• _PROBLEM TO WORK ON_: All that is wanted is a word-for-word copy of the data from its first line to the line containing "export PLATFORM = sky130hd", both included.

____ DATA FOR THE TASK

This design comes from an exercise in tuning for small area, a short achievable clock period and few clock cycles per item on the open sky130 flow, not from production work.
Where RTL was checked, it was by simulation tests only, not by an equivalence proof against the original.
Power figures rest on the tool's default switching activity, not on a simulated workload.

Design fft, start of the top module:
module fft
(
input clk,
input nrst,
input data_ok,
input [63:0] serialin,
output wire in_ready,
output wire [31:0] serialout_RE,
output wire [31:0] serialout_IM,
output reg [9:0] out_cnt,
output reg out_avail,
output wire ram00en,ram01en,ram02en,ram03en,ram10en,ram11en,ram12en,ram13en,
output wire ram00we,ram01we,ram02we,ram03we,ram10we,ram11we,ram12we,ram13we,
output wire [7:0]addr00,addr01,addr02,addr03,addr10,addr11,addr12,addr13,
output wire [63:0]ram00_wdata,ram01_wdata,ram02_wdata,ram03_wdata,ram10_wdata,ram11_wdata,ram12_wdata,ram13_wdata,
input [63:0]ram00_rdata,ram01_rdata,ram02_rdata,ram03_rdata,ram10_rdata,ram11_rdata,ram12_rdata,ram13_rdata
);
Size: roughly 19,000 cells after synthesis, ~1,800 flip-flops, ~160,000 sq um of cells after synthesis.
==> flow/config.mk <==
export PLATFORM = sky130hd
export DESIGN_NAME = fft
export DESIGN_NICKNAME = fft
export VERILOG_FILES = /design/flow/design.v
export SDC_FILE = /design/flow/constraint.sdc
export NUM_CORES = 8
export LEC_CHECK = 0
export CAP_MARGIN = 35
export CORE_MARGIN = 2
export CORE_UTILIZATION = 40
export SLEW_MARGIN = 35
export SYNTH_MEMORY_MAX_BITS = 65536
==> flow/constraint.sdc <==
create_clock -name core_clock -period 12.0 [get_ports {clk}]
set_input_delay 2.4000 -clock core_clock [delete_from_list [all_inputs] [get_ports {clk}]]
set_output_delay 2.4000 -clock core_clock [all_outputs]
set_load 0.01 [all_outputs]
standard.sh (not shown) runs the stock make flow with config.mk's settings and CLKGATE_MAP_FILE= SYNTH_SCRIPT=/design/flow/synth_recipe.tcl, a recipe that flattens the netlist after the stock synthesis.
==> flow/flow/run.sh <==
#!/bin/bash
set -euo pipefail
MARGIN=${FLOW_SETUP_MARGIN:-8.0}
bash standard.sh SETUP_SLACK_MARGIN=$MARGIN "BUFFER_PORTS_ARGS=-buffer_cell sky130_fd_sc_hd__buf_1" finish > make_finish.log 2>&1
The starting point went through all stages and came out clean.
Then changed:
--- a/flow/design.v
+++ b/flow/design.v
@@ -1983,26 +1983,28 @@
     default: ;
   endcase
   if (s4last) begin ost_n = O_PEND; ogap_n = 3'd5; end
 end
 wire       p1v_n = issc | (take ? s0_t : s0_nt);
 wire [2:0] iss_s = issc ? cs : 3'd0;
 wire [7:0] iss_b = issc ? cb : in_cnt_n[7:0];
 wire       iss_q = issc ? Qc : Qi;
 wire [1:0] iss_r = issc ? cb[7:6] : 2'd0;
 wire [1:0] p2r   = (p2s == 3'd0) ? 2'd0 : p2b[7:6];
 wire [1:0] p4r   = (p4s == 3'd0) ? 2'd0 : p4b[7:6];
-reg [1:0] w5;
-always @(*) case (p6s)
-  3'd0: w5 = p6b[7:6]; 3'd1: w5 = p6b[5:4]; 3'd2: w5 = p6b[3:2]; 3'd3: w5 = p6b[1:0]; default: w5 = 2'd0;
-endcase
+function [1:0] wrot(input [2:0] s, input [7:0] b);
+  case (s) 3'd0: wrot = b[7:6]; 3'd1: wrot = b[5:4]; 3'd2: wrot = b[3:2]; 3'd3: wrot = b[1:0]; default: wrot = 2'd0; endcase
+endfunction
+wire [1:0] w5 = wrot(p6s, p6b);
+reg [3:0] wsel;
+always @(posedge clk) wsel <= 4'b0001 << wrot(p5s, p5b);
 function [7:0] waddr(input [2:0] s, input [7:0] b, input [1:0] j);
   case (s)
     3'd0: waddr = {j, b[5:0]};
     3'd1: waddr = {j, b[7:6], b[3:0]};
     3'd2: waddr = {j, b[7:4], b[1:0]};
     3'd3: waddr = {j, b[7:2]};
     default: waddr = b;
   endcase
 endfunction
 reg [7:0] men_n, mwe_n;
 reg [7:0] maddr_n [0:7];
@@ -2095,42 +2097,51 @@
 wire [9:0] x1 = {2'd0, idx1}, x2 = {1'b0, idx1, 1'b0}, x3 = x1 + x2;
 wire [10:0] tq1, tq2, tq3;
 tw_idx i1(.e(x1), .q(tq1));
 tw_idx i2(.e(x2), .q(tq2));
 tw_idx i3(.e(x3), .q(tq3));
 reg [10:0] e1, e2, e3;
 always @(posedge clk) begin e1 <= tq1; e2 <= tq2; e3 <= tq3; end
 wire [29:0] tw1, tw2, tw3;
 tw_gen g1(.q(e1), .tw(tw1));
 tw_gen g2(.q(e2), .tw(tw2));
 tw_gen g3(.q(e3), .tw(tw3));
+wire [1:0] p1r = (p1s == 3'd0) ? 2'd0 : p1b[7:6];
+wire [1:0] p3r = (p3s == 3'd0) ? 2'd0 : p3b[7:6];
+reg [3:0] ysel, y0sel; reg ys0;
+always @(posedge clk) begin
+  ysel <= 4'b0001 << p1r; ys0 <= (p1s == 3'd0); y0sel <= 4'b0001 << p3r;
+end
+function [63:0] pick1(input [3:0] s, input [63:0] a0, a1, a2, a3);
+  pick1 = ({64{s[0]}} & a0) | ({64{s[1]}} & a1) | ({64{s[2]}} & a2) | ({64{s[3]}} & a3);
+endfunction
 always @(posedge clk) begin
-  Y1 <= pick(p2r + 2'd1, rdp0, rdp1, rdp2, rdp3);
-  Y2 <= pick(p2r + 2'd2, rdp0, rdp1, rdp2, rdp3);
-  Y3 <= (p2s == 3'd0) ? in_reg : pick(p2r + 2'd3, rdp0, rdp1, rdp2, rdp3);
-  Y0 <= pick(p4r, rdp0, rdp1, rdp2, rdp3);
+  Y1 <= pick1(ysel, rdp1, rdp2, rdp3, rdp0);
+  Y2 <= pick1(ysel, rdp2, rdp3, rdp0, rdp1);
+  Y3 <= ys0 ? in_reg : pick1(ysel, rdp3, rdp0, rdp1, rdp2);
+  Y0 <= pick1(y0sel, rdp0, rdp1, rdp2, rdp3);
   TW1 <= tw1; TW2 <= tw2; TW3 <= tw3;
 end
 cmul c1(.clk(clk), .y(Y1), .tw(TW1), .o(O1));
 cmul c2(.clk(clk), .y(Y2), .tw(TW2), .o(O2));
 cmul c3(.clk(clk), .y(Y3), .tw(TW3), .o(O3));
 wire [63:0] Z0, Z1, Z2, Z3;
 bfly bf(.clk(clk), .y0(Y0), .o1(O1), .o2(O2), .o3(O3), .z0(Z0), .z1(Z1), .z2(Z2), .z3(Z3));
 wire tk0 = take && in_cnt[9:8] == 2'd0;
 wire tk1 = take && in_cnt[9:8] == 2'd1;
 wire tk2 = take && in_cnt[9:8] == 2'd2;
 always @(posedge clk) begin
-  X0 <= tk0 ? serialin : pick(2'd0 - w5, Z0, Z1, Z2, Z3);
-  X1 <= tk1 ? serialin : pick(2'd1 - w5, Z0, Z1, Z2, Z3);
-  X2 <= tk2 ? serialin : pick(2'd2 - w5, Z0, Z1, Z2, Z3);
-  X3 <= pick(2'd3 - w5, Z0, Z1, Z2, Z3);
+  X0 <= tk0 ? serialin : pick1(wsel, Z0, Z3, Z2, Z1);
+  X1 <= tk1 ? serialin : pick1(wsel, Z1, Z0, Z3, Z2);
+  X2 <= tk2 ? serialin : pick1(wsel, Z2, Z1, Z0, Z3);
+  X3 <= pick1(wsel, Z3, Z2, Z1, Z0);
   if (o2v) begin
     serialout <= pick(o2k[9:8], rdp0, rdp1, rdp2, rdp3);
     out_cnt <= o2k + 10'd1;
   end else begin
     serialout <= Z0;
     out_cnt <= {2'd0, p6b} + 10'd1;
   end
 end
 assign {ram13en,ram12en,ram11en,ram10en,ram03en,ram02en,ram01en,ram00en} = men;
 assign {ram13we,ram12we,ram11we,ram10we,ram03we,ram02we,ram01we,ram00we} = mwe;
 assign addr00 = maddr[0]; assign addr01 = maddr[1]; assign addr02 = maddr[2]; assign addr03 = maddr[3];
Outcome:
- The changed run went through all stages and came out clean
- die area is lower slightly
- synthesized cell count goes down slightly
- combinational power came out lower by a few percent
- critical path depth does not change
- clock skew stays flat
- cell area shrinks by a few percent
- worst hold slack gets better by 0.0068 ns
- clock power barely changes
Testbench counts after the change, summed over its fixed seeds: cycles 67,312, items 32.
For the first run of this note, only the layout was checked, not whether the RTL still works.

[re-timing with driven ports]
No port has a modelled driver above. Below, the same layouts with a new extraction and two added sets of constraints.
Step 1, drivers: a clkbuf_16 drives clk and a buf_2 each remaining input, both assumed.
Step 2 times the ports against the registers' clock, not the clock port: input delays grow and output delays shrink by t, the midpoint of the rising clock arrivals with the driver on.
Slacks: no drivers / after step 1 / after step 2; pairs: no drivers / after step 1.
| run | shift t [ns] | setup slack, ns | latest minus earliest clock arrival (ns) |
|---|---|---|---|
| the first run | 1.126 | 7.834 / 7.710 / 7.143 | 0.106 / 0.106 |
| the second run | 1.088 | 7.878 / 7.752 / 7.167 | 0.112 / 0.111 |
After both steps setup and hold are still met in every run listed. The setup slack of the second run, which loses most, moves by -0.126 ns with the drivers and by -0.711 ns with both steps.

________

• _SOLUTION TO THIS TASK_:
This design comes from an exercise in tuning for small area, a short achievable clock period and few clock cycles per item on the open sky130 flow, not from production work.
Where RTL was checked, it was by simulation tests only, not by an equivalence proof against the original.
Power figures rest on the tool's default switching activity, not on a simulated workload.

Design fft, start of the top module:
module fft
(
input clk,
input nrst,
input data_ok,
input [63:0] serialin,
output wire in_ready,
output wire [31:0] serialout_RE,
output wire [31:0] serialout_IM,
output reg [9:0] out_cnt,
output reg out_avail,
output wire ram00en,ram01en,ram02en,ram03en,ram10en,ram11en,ram12en,ram13en,
output wire ram00we,ram01we,ram02we,ram03we,ram10we,ram11we,ram12we,ram13we,
output wire [7:0]addr00,addr01,addr02,addr03,addr10,addr11,addr12,addr13,
output wire [63:0]ram00_wdata,ram01_wdata,ram02_wdata,ram03_wdata,ram10_wdata,ram11_wdata,ram12_wdata,ram13_wdata,
input [63:0]ram00_rdata,ram01_rdata,ram02_rdata,ram03_rdata,ram10_rdata,ram11_rdata,ram12_rdata,ram13_rdata
);
Size: roughly 19,000 cells after synthesis, ~1,800 flip-flops, ~160,000 sq um of cells after synthesis.
==> flow/config.mk <==
export PLATFORM = sky130hd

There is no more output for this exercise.